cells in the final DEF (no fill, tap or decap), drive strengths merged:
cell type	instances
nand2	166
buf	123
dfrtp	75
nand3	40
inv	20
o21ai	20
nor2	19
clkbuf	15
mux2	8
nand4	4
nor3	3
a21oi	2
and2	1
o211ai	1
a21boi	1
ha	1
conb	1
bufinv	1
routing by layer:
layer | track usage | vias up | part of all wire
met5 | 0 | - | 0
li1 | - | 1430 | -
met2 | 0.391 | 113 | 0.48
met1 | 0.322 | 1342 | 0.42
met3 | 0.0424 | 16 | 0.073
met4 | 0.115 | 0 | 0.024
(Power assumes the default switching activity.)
## src/rtl/hdlc_tx_framer_if.sv

```systemverilog
// Byte-side handshake and serial line of the HDLC transmit framer.
// The master drives bytes and abort requests; the slave (framer) drives the line and status pulses.
interface hdlc_tx_framer_if;
  logic [7:0] Tx_Data;
  logic       Tx_DataValid;
  logic       Tx_LastByte;
  logic       Tx_AbortFrame;
  logic       Tx;
  logic       Tx_NewByte;
  logic       Tx_ValidFrame;
  logic       Tx_Done;
  logic       Tx_AbortedTrans;

  modport master (
    output Tx_Data, Tx_DataValid, Tx_LastByte, Tx_AbortFrame,
    input  Tx, Tx_NewByte, Tx_ValidFrame, Tx_Done, Tx_AbortedTrans
  );

  modport slave (
    input  Tx_Data, Tx_DataValid, Tx_LastByte, Tx_AbortFrame,
    output Tx, Tx_NewByte, Tx_ValidFrame, Tx_Done, Tx_AbortedTrans
  );
endinterface

```

## src/rtl/hdlc_tx_framer.sv

```systemverilog
// HDLC transmit framer: start flag, LSB-first data with zero insertion, end flag or abort pattern.
// The registered state always describes the bit currently on Tx.
//
// state        | meaning
// S_IDLE       | line idles at 1, waiting for Tx_DataValid
// S_START_FLAG | Tx carries start-flag bit cnt_q (01111110)
// S_DATA       | Tx carries data bit cnt_q of shreg_q, or a stuffed 0 after it
// S_END_FLAG   | Tx carries end-flag bit cnt_q
// S_ABORT      | Tx carries abort-pattern bit cnt_q (01111111)
module hdlc_tx_framer (
  input  logic            Clk,
  input  logic            Rst,
  hdlc_tx_framer_if.slave tx_if
);

  typedef enum logic [2:0] {
    S_IDLE,
    S_START_FLAG,
    S_DATA,
    S_END_FLAG,
    S_ABORT
  } state_t;

  state_t     state_q, state_d;
  logic [2:0] cnt_q, cnt_d;
  logic [7:0] shreg_q, shreg_d;
  logic [2:0] ones_q, ones_d;
  logic       stuff_q, stuff_d;
  logic       last_q, last_d;
  logic       tx_q, tx_d;

  logic [2:0] cnt_inc;
  logic       load_byte;
  logic       enter_abort;

  function automatic logic flag_bit(input logic [2:0] idx);
    return (idx != 3'd0) && (idx != 3'd7);
  endfunction

  function automatic logic [2:0] ones_next(input logic [2:0] ones, input logic b);
    return b ? ones + 3'd1 : 3'd0;
  endfunction

  assign cnt_inc = cnt_q + 3'd1;

  always_ff @(posedge Clk or posedge Rst) begin
    if (Rst) begin
      state_q <= S_IDLE;
      cnt_q   <= 3'd0;
      shreg_q <= 8'h00;
      ones_q  <= 3'd0;
      stuff_q <= 1'b0;
      last_q  <= 1'b0;
      tx_q    <= 1'b1;
    end else begin
      state_q <= state_d;
      cnt_q   <= cnt_d;
      shreg_q <= shreg_d;
      ones_q  <= ones_d;
      stuff_q <= stuff_d;
      last_q  <= last_d;
      tx_q    <= tx_d;
    end
  end

  always_comb begin
    state_d     = state_q;
    cnt_d       = cnt_q;
    shreg_d     = shreg_q;
    ones_d      = ones_q;
    stuff_d     = stuff_q;
    last_d      = last_q;
    tx_d        = 1'b1;
    load_byte   = 1'b0;
    enter_abort = 1'b0;

    case (state_q)
      S_IDLE: begin
        ones_d  = 3'd0;
        stuff_d = 1'b0;
        if (tx_if.Tx_DataValid) begin
          state_d = S_START_FLAG;
          cnt_d   = 3'd0;
          tx_d    = 1'b0;
        end
      end

      S_START_FLAG: begin
        if (tx_if.Tx_AbortFrame) begin
          enter_abort = 1'b1;
        end else if (cnt_q != 3'd7) begin
          cnt_d = cnt_inc;
          tx_d  = flag_bit(cnt_inc);
        end else if (tx_if.Tx_DataValid) begin
          load_byte = 1'b1;
        end else begin
          enter_abort = 1'b1;
        end
      end

      S_DATA: begin
        // A pending stuff bit goes out before the next data bit, byte or end flag.
        if (tx_if.Tx_AbortFrame) begin
          enter_abort = 1'b1;
        end else if (!stuff_q && (ones_q == 3'd5)) begin
          stuff_d = 1'b1;
          tx_d    = 1'b0;
          ones_d  = 3'd0;
        end else if (cnt_q != 3'd7) begin
          cnt_d   = cnt_inc;
          stuff_d = 1'b0;
          tx_d    = shreg_q[cnt_inc];
          ones_d  = ones_next(ones_q, shreg_q[cnt_inc]);
        end else if (last_q) begin
          state_d = S_END_FLAG;
          cnt_d   = 3'd0;
          stuff_d = 1'b0;
          ones_d  = 3'd0;
          tx_d    = 1'b0;
        end else if (tx_if.Tx_DataValid) begin
          load_byte = 1'b1;
        end else begin
          enter_abort = 1'b1;
        end
      end

      S_END_FLAG: begin
        if (cnt_q != 3'd7) begin
          cnt_d = cnt_inc;
          tx_d  = flag_bit(cnt_inc);
        end else begin
          state_d = S_IDLE;
          cnt_d   = 3'd0;
        end
      end

      S_ABORT: begin
        if (cnt_q != 3'd7) begin
          cnt_d = cnt_inc;
        end else begin
          state_d = S_IDLE;
          cnt_d   = 3'd0;
        end
      end

      default: begin
        state_d = S_IDLE;
        cnt_d   = 3'd0;
      end
    endcase

    if (enter_abort) begin
      state_d = S_ABORT;
      cnt_d   = 3'd0;
      tx_d    = 1'b0;
      ones_d  = 3'd0;
      stuff_d = 1'b0;
    end

    if (load_byte) begin
      state_d = S_DATA;
      shreg_d = tx_if.Tx_Data;
      last_d  = tx_if.Tx_LastByte;
      cnt_d   = 3'd0;
      stuff_d = 1'b0;
      tx_d    = tx_if.Tx_Data[0];
      ones_d  = ones_next(ones_q, tx_if.Tx_Data[0]);
    end
  end

  assign tx_if.Tx              = tx_q;
  assign tx_if.Tx_NewByte      = load_byte;
  assign tx_if.Tx_ValidFrame   = (state_q == S_START_FLAG) || (state_q == S_DATA) ||
                                 (state_q == S_END_FLAG);
  assign tx_if.Tx_Done         = (state_q == S_END_FLAG) && (cnt_q == 3'd7);
  assign tx_if.Tx_AbortedTrans = (state_q == S_ABORT) && (cnt_q == 3'd0);

endmodule

```

## src/flat_wrapper.sv

```systemverilog
// flat-port wrapper written by rule: the top's interface ports become plain ports
module hdlc_tx_framer_flat 
  (Clk, Rst, tx_if_Tx_Data, tx_if_Tx_DataValid, tx_if_Tx_LastByte, tx_if_Tx_AbortFrame, tx_if_Tx, tx_if_Tx_NewByte, tx_if_Tx_ValidFrame, tx_if_Tx_Done, tx_if_Tx_AbortedTrans);
  hdlc_tx_framer_if tx_if_i ();
  input  logic Clk;
  input  logic Rst;
  input wire logic [$bits(tx_if_i.Tx_Data)-1:0] tx_if_Tx_Data;
  input wire logic [$bits(tx_if_i.Tx_DataValid)-1:0] tx_if_Tx_DataValid;
  input wire logic [$bits(tx_if_i.Tx_LastByte)-1:0] tx_if_Tx_LastByte;
  input wire logic [$bits(tx_if_i.Tx_AbortFrame)-1:0] tx_if_Tx_AbortFrame;
  output wire logic [$bits(tx_if_i.Tx)-1:0] tx_if_Tx;
  output wire logic [$bits(tx_if_i.Tx_NewByte)-1:0] tx_if_Tx_NewByte;
  output wire logic [$bits(tx_if_i.Tx_ValidFrame)-1:0] tx_if_Tx_ValidFrame;
  output wire logic [$bits(tx_if_i.Tx_Done)-1:0] tx_if_Tx_Done;
  output wire logic [$bits(tx_if_i.Tx_AbortedTrans)-1:0] tx_if_Tx_AbortedTrans;
  assign tx_if_i.Tx_Data = tx_if_Tx_Data;
  assign tx_if_i.Tx_DataValid = tx_if_Tx_DataValid;
  assign tx_if_i.Tx_LastByte = tx_if_Tx_LastByte;
  assign tx_if_i.Tx_AbortFrame = tx_if_Tx_AbortFrame;
  assign tx_if_Tx = tx_if_i.Tx;
  assign tx_if_Tx_NewByte = tx_if_i.Tx_NewByte;
  assign tx_if_Tx_ValidFrame = tx_if_i.Tx_ValidFrame;
  assign tx_if_Tx_Done = tx_if_i.Tx_Done;
  assign tx_if_Tx_AbortedTrans = tx_if_i.Tx_AbortedTrans;
  hdlc_tx_framer u_core (.Clk(Clk), .Rst(Rst), .tx_if(tx_if_i));
endmodule
```

## config.mk

```make
export PLATFORM = sky130hd
export DESIGN_NAME = hdlc_tx_framer_flat
export DESIGN_NICKNAME = d
export VERILOG_FILES = /design/src/rtl/hdlc_tx_framer_if.sv /design/src/rtl/hdlc_tx_framer.sv /design/src/flat_wrapper.sv
export SDC_FILE = /design/constraint.sdc
export NUM_CORES = 1
export LEC_CHECK = 0
export BUFFER_PORTS_ARGS = -buffer_cell sky130_fd_sc_hd__buf_4
export CAP_MARGIN = 30
export CORE_MARGIN = 2
export CORE_UTILIZATION = 45
export DETAILED_ROUTE_END_ITERATION = 10
export GPL_TIMING_DRIVEN = 1
export PLACE_DENSITY = 0.65
export SLEW_MARGIN = 30
export SYNTH_ARGS = -nofsm -noshare
export SYNTH_HDL_FRONTEND = slang
export SYNTH_SLANG_ARGS = --single-unit
```

## constraint.sdc

```tcl
create_clock -name Clk -period 3.1 [get_ports Clk]
set_clock_uncertainty 0.15 [all_clocks]
set_input_delay 0.62 -clock Clk [delete_from_list [all_inputs] [get_ports Clk]]
set_output_delay 0.62 -clock Clk [all_outputs]
set_load 0.01 [all_outputs]
```

==> Word level (Yosys, flattened, before mapping) <==
Cells that the tools add are included.
{ "classes": {"addsub": 2, "multipliers": 0, "div_mod_pow": 0, "order_cmp": 1, "eq_ne": 19, "n_shift": 0, "n_mux": 62, "n_bitwise": 0, "reduce_logical": 15} }
{ "op_table": {"columns": ["operator", "n"], "rows": [
  ["2-to-1 mux 3 bit", 25],
  ["2-to-1 mux 1 bit", 29],
  ["inequality test 4 x 3 -> 1 bit, second input constant", 6],
  ["one-hot mux 3 bit (4 select lines)", 2],
  ["== test 3 bit, second input constant", 3],
  ["inequality test 4 x 2 -> 1 bit, second input constant", 2],
  ["AND reduction 7 bit", 1],
  ["adder 3 x 1 -> 3 bit, second input constant", 2],
  ["== test 3 x 2 -> 1 bit, second input constant", 2],
  ["logical NOT 3 bit", 2],
  ["inequality test 3 bit, second input constant", 2],
  ["inequality test 6 x 2 -> 1 bit, second input constant", 1],
  ["one-hot mux 1 bit (2 select lines)", 3],
  ["one-hot mux 3 bit (2 select lines)", 1],
  ["AND reduction 6 bit", 1],
  ["inequality test 5 x 2 -> 1 bit, second input constant", 1],
  ["logical AND 1 bit", 4],
  ["< comparator 3 x 4 -> 1 bit, second input constant", 1],
  ["one-hot mux 1 bit (4 select lines)", 1],
  ["nonzero test 4 bit", 1],
  ["binary-select mux 1 bit (select 3 bit)", 1],
  ["== test 3 x 1 -> 1 bit, second input constant", 1],
  ["inequality test 3 x 2 -> 1 bit, second input constant", 1],
  ["AND reduction 3 bit", 1],
  ["4 further kinds", 5]
]} }
{ "word_totals": {"register_bits": 20, "latch_bits": 0, "ramBits": 0, "romBits": 0, "in_bits": 13, "output_inout_bits": 5, "memories": 0} }

==> Depth between registers and ports, before layout <==
{ "logic_depth": {"depth_word": 10, "mapped_depth": 9, "mapped_depth_nobuf": 8} }

==> Worst setup path after synthesis <==
No wires, ideal clock.
{ "synth_timing": {"kind": "input -> register", "start": "input port tx_if_Tx_AbortFrame", "end": "register u_core.state_q[0]", "setup_ns": 0.125, "t_arrival_ns": 2.052, "t_required_ns": 2.825, "path_slack_ns": 0.773, "cell_stages": 8, "path_buffers": 2, "path_cell_list": "clkbuf_1 > inv_1 > nand4_1 > or2_2 > buf_4 > clkinv_1 > nor3_1 > mux2_2"} }
{ "synth_via": {"elab_chain_cells": 4} }
{ "synth_lines": {"columns": ["item", "line", "rtl"], "rows": [
  ["start, declared", "flat_wrapper.sv:10", "input wire logic [$bits(tx_if_i.Tx_AbortFrame)-1:0] tx_if_Tx_AbortFrame;"],
  ["2-to-1 mux 1 bit (on tied branches)", "hdlc_tx_framer.sv:103, hdlc_tx_framer.sv:89", null],
  ["one-hot mux 1 bit (2 select lines) *", "hdlc_tx_framer.sv:77", "case (state_q)"],
  ["named net tx_if_Tx_NewByte", "flat_wrapper.sv:12", "output wire logic [$bits(tx_if_i.Tx_NewByte)-1:0] tx_if_Tx_NewByte;"],
  ["inequality test 4 x 2 -> 1 bit (no source line) (tied with other cells)", null, null],
  ["AND reduction 7 bit (no source line)", null, null],
  ["end signal, assigned", "hdlc_tx_framer.sv:56", "state_q <= state_d;"],
  ["end, declared", "hdlc_tx_framer.sv:24", "state_t state_q, state_d;"]
]} }
The timed path passes the listed nets; every way through them passes the cells marked *.
A chain may end at the register's enable or synchronous reset.

==> Final worst setup path <==
{ "layout_timing": {"start": "register u_core.cnt_q[0]", "end": "output port tx_if_Tx_NewByte"} }
{ "layout_via": {"elab_chain_cells": 5} }
{ "layout_lines": {"columns": ["item", "line", "rtl"], "rows": [
  ["start, declared", "hdlc_tx_framer.sv:25", "logic [2:0] cnt_q, cnt_d;"],
  ["start signal, assigned", "hdlc_tx_framer.sv:57", "cnt_q <= cnt_d;"],
  ["inequality test 3 bit *", "hdlc_tx_framer.sv:91, hdlc_tx_framer.sv:109", null],
  ["2-to-1 mux 1 bit", "hdlc_tx_framer.sv:109", "end else if (cnt_q != 3'd7) begin"],
  ["2-to-1 mux 1 bit", "hdlc_tx_framer.sv:105", "end else if (!stuff_q && (ones_q == 3'd5)) begin"],
  ["2-to-1 mux 1 bit", "hdlc_tx_framer.sv:103", "if (tx_if.Tx_AbortFrame) begin"],
  ["one-hot mux 1 bit (2 select lines) *", "hdlc_tx_framer.sv:77", null],
  ["end, declared", "flat_wrapper.sv:12", null]
]} }
Every way passes the cells marked *; elsewhere a longest branch is shown, timed or not.

==> flow_metrics.py <==
metrics = {
    "detailed_routing": {
        "vias": 1029,
        "firstDrtPassIters": 4,
        "post_drt_wl_per_cell_um": 14.97,
        "dr.first_iter.drc_count": 52,
        "ant_nets": 0,
        "wl_met1_um": 1239,
        "detail_route.vias_per_cell": 5.685,
        "wl_met3_um": 154,
        "highest_layer": "met4",
        "wl_um": 2710,
        "drcViolationCount": 0,
        "dr_wl_met2_um": 1285,
    },
    "setup_path": {
        "worst-setup-path-type": "flop to output pin",
        "r2r_cells": 7,
        "endpoint_kind": "output pin",
        "worstPathMaxFanout": 10,
        "reg2reg_slack_ns": 0.54,
        "r2r_start": "u_core.cnt_q[0]",
        "cp-start-kind": "flop",
        "worst_ep_required_time_ns": 2.33,
        "crit_end": "tx_if_Tx_NewByte",
        "startpoint": "u_core.cnt_q[0]",
        "cp_data_arrival_time_ns": 2.15,
        "timing.rr.end": "u_core.state_q[0]",
    },
    "placement": {
        "placed_cell_area_mm2": 0.001395,
        "routabilityCongestion": 0.7958,
        "dpl.hpwl_um": 2104,
        "portBuffers": 17,
    },
    "floorplan": {
        "dieArea_mm2": 0.003239,
        "core_mm2": 0.002710,
        "die_w_um": 56.92,
        "rows": 19,
        "ios": 18,
        "fp.dieH_um": 56.92,
        "start_util_pct": 46.49,
    },
    "logic_synthesis": {
        "seq_area_frac_synth_pct": 39.82,
        "synth_area_mm2": 0.001260,
        "yosys_warnings": 0,
        "synthTopCellsByArea": "dfrtp_1 (38%), mux2_2 (7.1%), ha_1 (7.0%)",
        "ys_ff_latch": 20,
        "synth_fp_nets": 156,
        "synth_edf_count": 0,
        "synth_top_area_share_pct": 37.74,
        "netlist_instances": 136,
        "synth-main-ff-cell": "dfrtp_1",
        "synth.distinct_cells": 43,
        "yosys.area.top_type": "dfrtp_1",
        "avgSynthCellArea_um2": 9.264,
        "async_flop_share_pct": 100.0,
    },
    "timing": {
        "fin_crit_ns": 2.920,
        "setup_viol": 0,
        "period_share_pct": 94.20,
        "fmaxAchievable_mhz": 342.4,
        "slew_headroom_pct": 49.36,
        "slew_violations": 0,
        "finalHoldViolations": 0,
        "hold_ws_ns": 0.2914,
        "grt_setup_unrepaired": "no",
        "max_slew.worst_pin.slew_ns": 0.7587,
        "tns_ns": 0,
    },
    "layout": {
        "layout.nets": 171,
        "n_antenna_cell": 0,
        "design_area_mm2": 0.001423,
        "drive_gt1_share_pct": 22.67,
        "fin_util_pct": 52.49,
        "final_cell_mix": "dfrtp_1 (18), buf_4 (17), nand2_1 (13), nor2_1 (12), o21ai_0 (11)",
        "nFillCells": 270,
        "final_common_cell": "dfrtp_1",
        "multi_input_area_um2": 685.7,
        "area_delta_synth_final_pct": 12.91,
        "regArea_um2": 503.0,
    },
    "status": {
        "status": "completed",
    },
    "global_routing": {
        "grt_pass1_wl_um": 4657,
        "first_global_vias": 984,
        "grt_max_degree": 21,
        "grt_usage_pct": 18.59,
        "overflow": 0,
        "antenna_found_initial": 0,
    },
    "power_and_ir_drop": {
        "pwr_density_cell_mw_per_mm2": 554.4,
        "peakVddDrop_mv": 0.2837,
        "p_leak_nw": 0.6702,
        "totalPowerFinal_w": 0.0007887,
    },
    "clocking": {
        "cts_tree": "yes",
        "max-clock-path-buffers": 2,
        "hold_buffers": 0,
        "numCtsBuffers": 3,
        "clkSinkCount": 20,
        "ctsResizeCount": 0,
        "cts-root-buf": "clkbuf_4",
        "clk_pin_slew_ns": 0.11,
        "worstSkewPairLatency_ns": 0.30,
        "htreeDepth": 1,
        "cts_setup_buffers": 0,
    },
    "min_path": {
        "min_path_type": "input port to async pin",
    },
    "run": {
        "cap_violations": 0,
    },
}
## metal layers
metal | vias up | global-route usage [%]
met2 | 48 | 31.03
met4 | 0 | 5.980
li1 | 515 | -
met5 | - | 0
met3 | 4 | 2.765
met1 | 462 | 24.82
## per-stage QoR
step                      cells  setup WS, ns
after floorplan             136        0.7730
after global placement      177        0.5053
after detailed placement    177        0.4504
after CTS                   181       0.09097
after global routing        181       0.03732
final                       181        0.1798
## cell usage after synthesis, drive strengths merged, types with 2 or more instances
cell	n
ha	7
mux2i	3
a211oi	3
o31ai	2
inv	10
nor2	12
a2111oi	3
mux2	8
buf	3
o41ai	2
nor2b	3
dfrtp	19
a21oi	6
nand2	13
o21ai	12
clkbuf	4
nor3b	2
xnor2	2
nor3	2
## critical path, stage by stage (launching register included)
cell and delay [ns]:
dfrtp_2 0.49, ha_1 0.26, ha_1 0.24, nand4_1 0.13, or2_2 0.23, clkinv_1 0.26, buf_4 0.23
## state kept, by name, indices dropped and copies added (netlist names)
name             flops
u_core.stuff_q       1
u_core.cnt_q         3
u_core.shreg_q       8
u_core.state_q       3
u_core.tx_if.Tx      1
u_core.ones_q        3
u_core.last_q        1
## logic make-up after synthesis
group                      count (synthesis)  share of synthesized area [%]
AOI/OAI and AO/OA                         35                          18.47
xor gates and xnor gates                   2                          1.391
adders and majority gates                  7                          6.951
buffers and inverters                     18                          6.355
DFF                                       20                          39.82
muxes                                     11                          9.534
and+or+nand+nor                           43                          17.48
## layout make-up
type	instances	share of cell area [%]
Multi-Input combinational cell	98	48.20
Timing Repair Buffer	17	8.971
Tap cell	31	2.726
Inverter	11	2.902
Clock buffer	4	1.847
Sequential cell	20	35.36
## worst min path at each step
stage                            startpoint                end  cells past startpoint
after floorplan           u_core.shreg_q[0]  u_core.shreg_q[0]                      1
after global placement       u_core.stuff_q     u_core.stuff_q                      2
after detailed placement  u_core.shreg_q[0]  u_core.shreg_q[0]                      1
final                                   Rst  u_core.shreg_q[5]                      2
after global routing                    Rst  u_core.shreg_q[1]                      2
after CTS                               Rst  u_core.shreg_q[5]                      2
## power breakdown
part	internal [W]	leakage, nW	total, W	switching (W)
Combinational	0.000139	0.390	0.000300	0.000161
Clock	0.0000501	0.0150	0.000129	0.0000792
Sequential	0.000297	0.265	0.000359	0.0000623
Total	0.000486	0.670	0.000789	0.000303
Note: power is estimated with default switching activity, not from simulation.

● ● ● ●

Each line from the start of the records through the line holding "(Power assumes the" must be returned exactly; nothing else belongs in the answer.

cells in the final DEF (no fill, tap or decap), drive strengths merged:
cell type	instances
nand2	166
buf	123
dfrtp	75
nand3	40
inv	20
o21ai	20
nor2	19
clkbuf	15
mux2	8
nand4	4
nor3	3
a21oi	2
and2	1
o211ai	1
a21boi	1
ha	1
conb	1
bufinv	1
routing by layer:
layer | track usage | vias up | part of all wire
met5 | 0 | - | 0
li1 | - | 1430 | -
met2 | 0.391 | 113 | 0.48
met1 | 0.322 | 1342 | 0.42
met3 | 0.0424 | 16 | 0.073
met4 | 0.115 | 0 | 0.024
(Power assumes the default switching activity.)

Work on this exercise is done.